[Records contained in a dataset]
= Beginning of Section =

File: src/hdl/memory_checker_pkg.sv
// package for the memory checker block: constants, layouts, state codes
// assumes a single 25 MHz clock domain and plain control ports
//
// Notes on behaviour
// - each 16-bit word folds in one step
// - 32-bit lfsr divides block into crc
// - lfsr doubles as pseudo-random source
// - feedback polynomial is software programmable
// - block counter sets words per crc
// - finished crc compared with reference automatically
// - mismatch raises interrupt request
package memory_checker_pkg;
  // ----------------------------------------
  // sizes and reset values
  // ----------------------------------------
  localparam int unsigned DATA_W     = 16;
  localparam int unsigned SIG_W      = 32;
  localparam int unsigned CNT_W      = 16;
  localparam int unsigned FIFO_DEPTH = 8;
  localparam logic [SIG_W-1:0] SIG_RESET  = 32'hffff_ffff;
  localparam logic [SIG_W-1:0] POLY_RESET = 32'h04c1_1db7;
  localparam logic [CNT_W-1:0] CNT_ONE    = 16'h0001;

  // ----------------------------------------
  // carriers
  // ----------------------------------------
  typedef struct packed {
    logic [SIG_W-1:0] poly;
    logic [SIG_W-1:0] seed;
    logic [SIG_W-1:0] ref_crc;
    logic [CNT_W-1:0] block_len;
  } memory_checker_cfg_type;

  typedef struct packed {
    logic             done;
    logic             err;
    logic [SIG_W-1:0] crc;
  } memory_checker_result_type;

  typedef enum logic [2:0] {
    MEMORY_CHECKER_IDLE = 3'b001,
    MEMORY_CHECKER_RUN  = 3'b010,
    MEMORY_CHECKER_RAND = 3'b100
  } memory_checker_state_type;
endpackage
==> src/include/lutrom_pkg.sv <==
// Shared constants, formats and bus carriers of the look-up table block.
package lutrom_pkg;

   // Stored word formats.
   typedef enum logic [1:0]
   {
      LUTROM_SINT  = 2'b00,
      LUTROM_SFRAC = 2'b01,
      LUTROM_UINT  = 2'b10,
      LUTROM_BIT   = 2'b11
   } lutrom_fmt_type;

   // Legal address widths.
   localparam int LUTROM_ADDR_W_MIN = 2;
   localparam int LUTROM_ADDR_W_MAX = 16;

   // Widest stored word that the bus view can sign-extend.
   localparam int LUTROM_DATA_W_MAX = 31;

   // Width of one initial value.
   localparam int LUTROM_INIT_W = 32;

   // Register bus geometry and register byte offsets.
   localparam int          LUTROM_WB_ADR_W = 8;
   localparam logic [7:0]  LUTROM_REG_CTRL   = 8'h00;
   localparam logic [7:0]  LUTROM_REG_STATUS = 8'h04;
   localparam logic [7:0]  LUTROM_REG_DATA   = 8'h08;
   localparam logic [7:0]  LUTROM_REG_SADDR  = 8'h0C;
   localparam logic [7:0]  LUTROM_REG_COUNT  = 8'h10;
   localparam logic [7:0]  LUTROM_REG_INFO   = 8'h14;

   // Field positions.
   localparam int LUTROM_CTRL_HOLD   = 0;
   localparam int LUTROM_CTRL_SOFT   = 1;
   localparam int LUTROM_STAT_INEX   = 0;
   localparam int LUTROM_STAT_ADV    = 1;
   localparam int LUTROM_INFO_FMT    = 8;
   localparam int LUTROM_INFO_FRAC   = 16;
   localparam int LUTROM_INFO_LAT    = 24;

   // Values after reset.
   localparam logic [1:0]  LUTROM_CTRL_RST  = 2'h0;
   localparam logic [31:0] LUTROM_COUNT_RST = 32'h0000_0000;

   // Classic bus request and answer.
   typedef struct packed
   {
      logic        cyc;
      logic        stb;
      logic        we;
      logic [7:0]  adr;
      logic [3:0]  sel;
      logic [31:0] dat;
   } lutrom_wb_req_type;

   typedef struct packed
   {
      logic        ack;
      logic [31:0] dat;
   } lutrom_wb_rsp_type;

endpackage : lutrom_pkg
## config.mk

```make
export PLATFORM = sky130hd
export DESIGN_NAME = btsc_band_timing
export DESIGN_NICKNAME = d
export VERILOG_FILES = /design/src/logic/btsc_pkg.sv /design/src/logic/btsc_pulse_stretch.sv /design/src/logic/btsc_band_timing.sv
export SDC_FILE = /design/constraint.sdc
export NUM_CORES = 1
export LEC_CHECK = 0
export ABC_AREA = 1
export ABC_CLOCK_PERIOD_IN_PS = 4090
export BUFFER_PORTS_ARGS = -buffer_cell sky130_fd_sc_hd__buf_2
export CORE_ASPECT_RATIO = 1.1
export CORE_MARGIN = 3
export CORE_UTILIZATION = 55
export CTS_CLUSTER_SIZE = 14
export DETAILED_ROUTE_END_ITERATION = 7
export HOLD_SLACK_MARGIN = 0.1
export PLACE_DENSITY = 0.72
export SKIP_CTS_REPAIR_TIMING = 1
export SYNTH_ARGS = -nofsm -noshare
export SYNTH_HDL_FRONTEND = slang
export SYNTH_SLANG_ARGS = --single-unit
export TNS_END_PERCENT = 30
```

## constraint.sdc

```tcl
create_clock -name clk -period 4.09 [get_ports clk]
set_clock_uncertainty 0.2 [all_clocks]
set_input_delay 0.409 -clock clk [delete_from_list [all_inputs] [get_ports clk]]
set_output_delay 0.409 -clock clk [all_outputs]
set_load 0.03 [all_outputs]
```
==> config.mk <==
export PLATFORM = sky130hd
export DESIGN_NAME = fspc_host
export DESIGN_NICKNAME = d
export VERILOG_FILES = /design/src/fspc_pkg.sv /design/src/fspc_host.sv
export SDC_FILE = /design/constraint.sdc
export NUM_CORES = 1
export LEC_CHECK = 0
export BUFFER_PORTS_ARGS = -buffer_cell sky130_fd_sc_hd__buf_2
export CORE_MARGIN = 2
export CORE_UTILIZATION = 49
export CTS_BUF_LIST = sky130_fd_sc_hd__clkbuf_4
export DETAILED_ROUTE_END_ITERATION = 10
export GPL_TIMING_DRIVEN = 0
export PLACE_DENSITY = 0.81
export SYNTH_ARGS = -nofsm -noshare
export SYNTH_HDL_FRONTEND = slang
export SYNTH_SLANG_ARGS = --single-unit
==> constraint.sdc <==
create_clock -name core_clk -period 2.3 [get_ports core_clk]
set_clock_uncertainty 0.15 [all_clocks]
set_input_delay 0.115 -clock core_clk [delete_from_list [all_inputs] [get_ports core_clk]]
set_output_delay 0.115 -clock core_clk [all_outputs]
set_load 0.02 [all_outputs]
==> src/fspc_pkg.sv <==
// package for the flash suspend/protect host controller
package fspc_pkg;
	localparam int CLK_MHZ = 100;
	// timing figures in their own units
	localparam int T_SUSPEND_US = 15;
	localparam int T_ABORT_US = 10;
	localparam int T_GROUP_US = 80;
	localparam int T_PULSE_NS = 70;
	localparam int T_SETUP_NS = 70;
	localparam int T_RECOVER_NS = 40;
	localparam int T_ACCESS_NS = 160;
	// cycle counts: least times round up, longest round down
	localparam int CYC_SUSPEND = T_SUSPEND_US * CLK_MHZ;
	localparam int CYC_ABORT = T_ABORT_US * CLK_MHZ;
	localparam int CYC_GROUP = (T_GROUP_US * CLK_MHZ) - 1;
	localparam int CYC_PULSE = (T_PULSE_NS * CLK_MHZ + 999) / 1000;
	localparam int CYC_SETUP = (T_SETUP_NS * CLK_MHZ + 999) / 1000;
	localparam int CYC_RECOVER = (T_RECOVER_NS * CLK_MHZ + 999) / 1000;
	localparam int CYC_ACCESS = (T_ACCESS_NS * CLK_MHZ + 999) / 1000;
	localparam int CNT_W = 14;
	// bus widths and sector layout
	localparam int ADDR_W = 19;
	localparam int DATA_W = 8;
	localparam int SECT_W = 3;
	localparam int SECT_POS = 16;
	localparam int ID_LINE_POS = 9;
	localparam int TOGGLE_POS = 6;
	// command values
	localparam logic [7:0] CMD_RESUME = 8'h30;
	localparam logic [7:0] CMD_SUSPEND = 8'hb0;
	localparam logic [7:0] CMD_RESET = 8'hf0;
	localparam logic [7:0] CMD_UNLOCK1 = 8'haa;
	localparam logic [7:0] CMD_UNLOCK2 = 8'h55;
	localparam logic [ADDR_W-1:0] ADDR_UNLOCK1 = 19'h05555;
	localparam logic [ADDR_W-1:0] ADDR_UNLOCK2 = 19'h02aaa;
	localparam logic [7:0] PROT_OK = 8'h01;
	localparam logic [7:0] UNPROT_OK = 8'h00;
	// host requests
	typedef enum logic [2:0] {
		FSPC_OP_READ = 3'h0,
		FSPC_OP_WRITE = 3'h1,
		FSPC_OP_SUSPEND = 3'h2,
		FSPC_OP_RESUME = 3'h3,
		FSPC_OP_RESET1 = 3'h4,
		FSPC_OP_RESET3 = 3'h5,
		FSPC_OP_PROT_VFY = 3'h6,
		FSPC_OP_UNPROT_VFY = 3'h7
	} fspc_op_e;
	// gray coded along idle, setup, strobe, recover, wait
	typedef enum logic [2:0] {
		FSPC_ST_IDLE = 3'b000,
		FSPC_ST_SETUP = 3'b001,
		FSPC_ST_STROBE = 3'b011,
		FSPC_ST_RECOVER = 3'b010,
		FSPC_ST_WAIT = 3'b110,
		FSPC_ST_READ = 3'b111
	} fspc_state_e;
endpackage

= End of Section =

[Work request] Each line from the top of the data, up to and including the line that contains "and reset values", should be set down exactly.

[Output for this exercise]
File: src/hdl/memory_checker_pkg.sv
// package for the memory checker block: constants, layouts, state codes
// assumes a single 25 MHz clock domain and plain control ports
//
// Notes on behaviour
// - each 16-bit word folds in one step
// - 32-bit lfsr divides block into crc
// - lfsr doubles as pseudo-random source
// - feedback polynomial is software programmable
// - block counter sets words per crc
// - finished crc compared with reference automatically
// - mismatch raises interrupt request
package memory_checker_pkg;
  // ----------------------------------------
  // sizes and reset values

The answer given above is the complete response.